Concordancer

A concordancer is a computer program that automatically constructs a concordance—an alphabetised index of every occurrence of a word or phrase in a body of text, each entry displayed with its surrounding context. Concordancers are primary tools in corpus linguistics, lexicography, computer-assisted translation, and language teaching. The most common display format is the key word in context (KWIC) layout, in which each hit appears centred on a line with a fixed span of words to its left and right, enabling rapid scanning of usage patterns across many occurrences.

History

Pre-computational concordances

The compilation of concordances predates computers by many centuries. Around 1230, the French Dominican cardinal Hugh of Saint-Cher directed a team of friars in assembling a concordance of the Latin Vulgate Bible, generally regarded as the first systematic concordance of any text.¹ To help readers locate passages, Hugh divided each biblical chapter into lettered sections.
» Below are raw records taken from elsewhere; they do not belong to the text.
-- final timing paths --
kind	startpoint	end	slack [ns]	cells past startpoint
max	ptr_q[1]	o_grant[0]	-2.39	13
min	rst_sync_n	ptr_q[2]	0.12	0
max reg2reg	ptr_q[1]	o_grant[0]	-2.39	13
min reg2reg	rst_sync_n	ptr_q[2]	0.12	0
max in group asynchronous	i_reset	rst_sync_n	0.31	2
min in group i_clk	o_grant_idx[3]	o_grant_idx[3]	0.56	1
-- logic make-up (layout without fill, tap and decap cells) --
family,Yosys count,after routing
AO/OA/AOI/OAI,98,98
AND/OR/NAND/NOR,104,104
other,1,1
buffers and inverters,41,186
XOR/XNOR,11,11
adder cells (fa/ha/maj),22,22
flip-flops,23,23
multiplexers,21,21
==> src/rtl/regfile_wr_arbiter.sv <==
// rtl/regfile_wr_arbiter.sv - register-file write port owner: zero sweep, then round-robin sharing
module regfile_wr_arbiter
    import regfile_pkg::*;
#(
    parameter int DW             = RF_DW,
    parameter int AW             = RF_AW,
    parameter int DEPTH          = RF_DEPTH,
    parameter int NREQ           = 3,
    parameter bit CLEAR_ON_RESET = 1'b1
) (
    input  logic               clk,
    input  logic               rst_n,
    input  logic               soft_clear,
    input  logic [NREQ-1:0]    req_valid,
    input  logic [NREQ*AW-1:0] req_addr,
    input  logic [NREQ*DW-1:0] req_data,
    output logic [NREQ-1:0]    req_ready,
    output logic               write,
    output logic [AW-1:0]      D_address,
    output logic [DW-1:0]      data_in,
    output logic               init_done,
    output logic               busy
);

    localparam int            PW       = $clog2(NREQ);
    localparam logic [AW-1:0] CLR_LAST = AW'(DEPTH - 1);

    rf_state_e     r_state, w_state_nxt;
    logic          r_write, w_write_nxt;
    logic [AW-1:0] r_addr,  w_addr_nxt;
    logic [DW-1:0] r_data,  w_data_nxt;
    logic          r_busy,  w_busy_nxt;
    logic [PW-1:0] r_ptr,   w_ptr_nxt;
    logic [AW-1:0] r_clr_cnt, w_clr_nxt;

    logic [NREQ-1:0] w_gnt;
    logic [PW-1:0]   w_idx;
    logic            w_run_ok;

    rr_arbiter #(.N(NREQ), .IW(PW)) u_rr (
        .req (req_valid),
        .ptr (r_ptr),
        .gnt (w_gnt),
        .idx (w_idx)
    );

    // Grants are suppressed in reset and on a soft_clear cycle so no transfer can be lost.
    assign w_run_ok  = rst_n && (r_state == ST_RUN) && !soft_clear;
    assign req_ready = w_run_ok ? w_gnt : '0;

    always_comb begin
        w_state_nxt = r_state;
        w_write_nxt = 1'b0;
        w_addr_nxt  = r_addr;
        w_data_nxt  = r_data;
        w_busy_nxt  = 1'b0;
        w_ptr_nxt   = r_ptr;
        w_clr_nxt   = r_clr_cnt;
        case (r_state)
            ST_CLEAR: begin
                w_write_nxt = 1'b1;
                w_addr_nxt  = r_clr_cnt;
                w_data_nxt  = '0;
                w_busy_nxt  = 1'b1;
                w_clr_nxt   = r_clr_cnt + AW'(1);
                if (r_clr_cnt == CLR_LAST) begin
                    w_state_nxt = ST_RUN;
                    w_clr_nxt   = '0;
                end
            end
            ST_RUN: begin
                if (soft_clear) begin
                    w_state_nxt = ST_CLEAR;
                    w_clr_nxt   = '0;
                end else if (|w_gnt) begin
                    w_write_nxt = 1'b1;
                    w_addr_nxt  = req_addr[w_idx*AW +: AW];
                    w_data_nxt  = req_data[w_idx*DW +: DW];
                    w_ptr_nxt   = (w_idx == PW'(NREQ - 1)) ? '0 : w_idx + PW'(1);
                end
            end
            default: w_state_nxt = ST_RUN;
        endcase
    end

    always_ff @(posedge clk) begin
        if (!rst_n) begin
            r_state   <= CLEAR_ON_RESET ? ST_CLEAR : ST_RUN;
            r_write   <= 1'b0;
            r_addr    <= '0;
            r_data    <= '0;
            r_busy    <= 1'b0;
            r_ptr     <= '0;
            r_clr_cnt <= '0;
        end else begin
            r_state   <= w_state_nxt;
            r_write   <= w_write_nxt;
            r_addr    <= w_addr_nxt;
            r_data    <= w_data_nxt;
            r_busy    <= w_busy_nxt;
            r_ptr     <= w_ptr_nxt;
            r_clr_cnt <= w_clr_nxt;
        end
    end

    assign write     = r_write;
    assign D_address = r_addr;
    assign data_in   = r_data;
    assign busy      = r_busy;
    // Done only once the last sweep write has left the output registers.
    assign init_done = rst_n && (r_state == ST_RUN) && !r_busy;

endmodule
Later milestones include a Hebrew Old Testament concordance compiled by Rabbi Mordecai Nathan (1448), Alexander Cruden's Complete Concordance to the Holy Scriptures (1737), and the manuscript Asaf ha-Mazkir, an unfinished concordance to the Babylonian Talmud compiled by Moses Rigotz around the turn of the 19th century.²

First computer concordance

The first concordance produced with computing assistance was the Index Thomisticus, a comprehensive lexical index of the writings of and around Thomas Aquinas, totalling approximately 10.6 million Latin words. The Italian Jesuit priest Roberto Busa conceived the project in 1946 and secured the sponsorship of IBM in 1949 after a meeting with chairman Thomas J. Watson.³ Keypunch operators in Gallarate, Italy, encoded the texts onto punched cards from around 1950. IBM executive Paul Tasman developed the processing methods. The full 56-volume printed edition was completed around 1980, followed by a CD-ROM edition in 1989 and a web-accessible version in 2005.

The KWIC format

The key word in context (KWIC) display was formalised as a computational technique by Hans Peter Luhn, a researcher at IBM, in a 1960 paper in American Documentation.⁴ In KWIC output, each instance of the search term (the node word) is centred on a line with a fixed window of words to each side; sorting the resulting lines alphabetically by the immediately adjacent word reveals collocational and phraseological patterns at a glance.⁵

COCOA

One of the first dedicated concordancing programs was COCOA (COunt and COncordance Generation on Atlas), created in 1965 by D. B. Russell at University College London and the Atlas Computer Laboratory in Harwell, Oxfordshire.⁶ Written in approximately 4,000 cards of FORTRAN, it processed text annotated with flat, non-hierarchical markup tags and could produce word counts and concordances in multiple languages. Within its first six months COCOA had been applied to texts in at least six languages. A second version designed for multiple mainframe platforms was distributed to British computing centres in the mid-1970s. Growing dissatisfaction with its interface and the eventual withdrawal of Atlas Laboratory support prompted British funding bodies to commission a successor program.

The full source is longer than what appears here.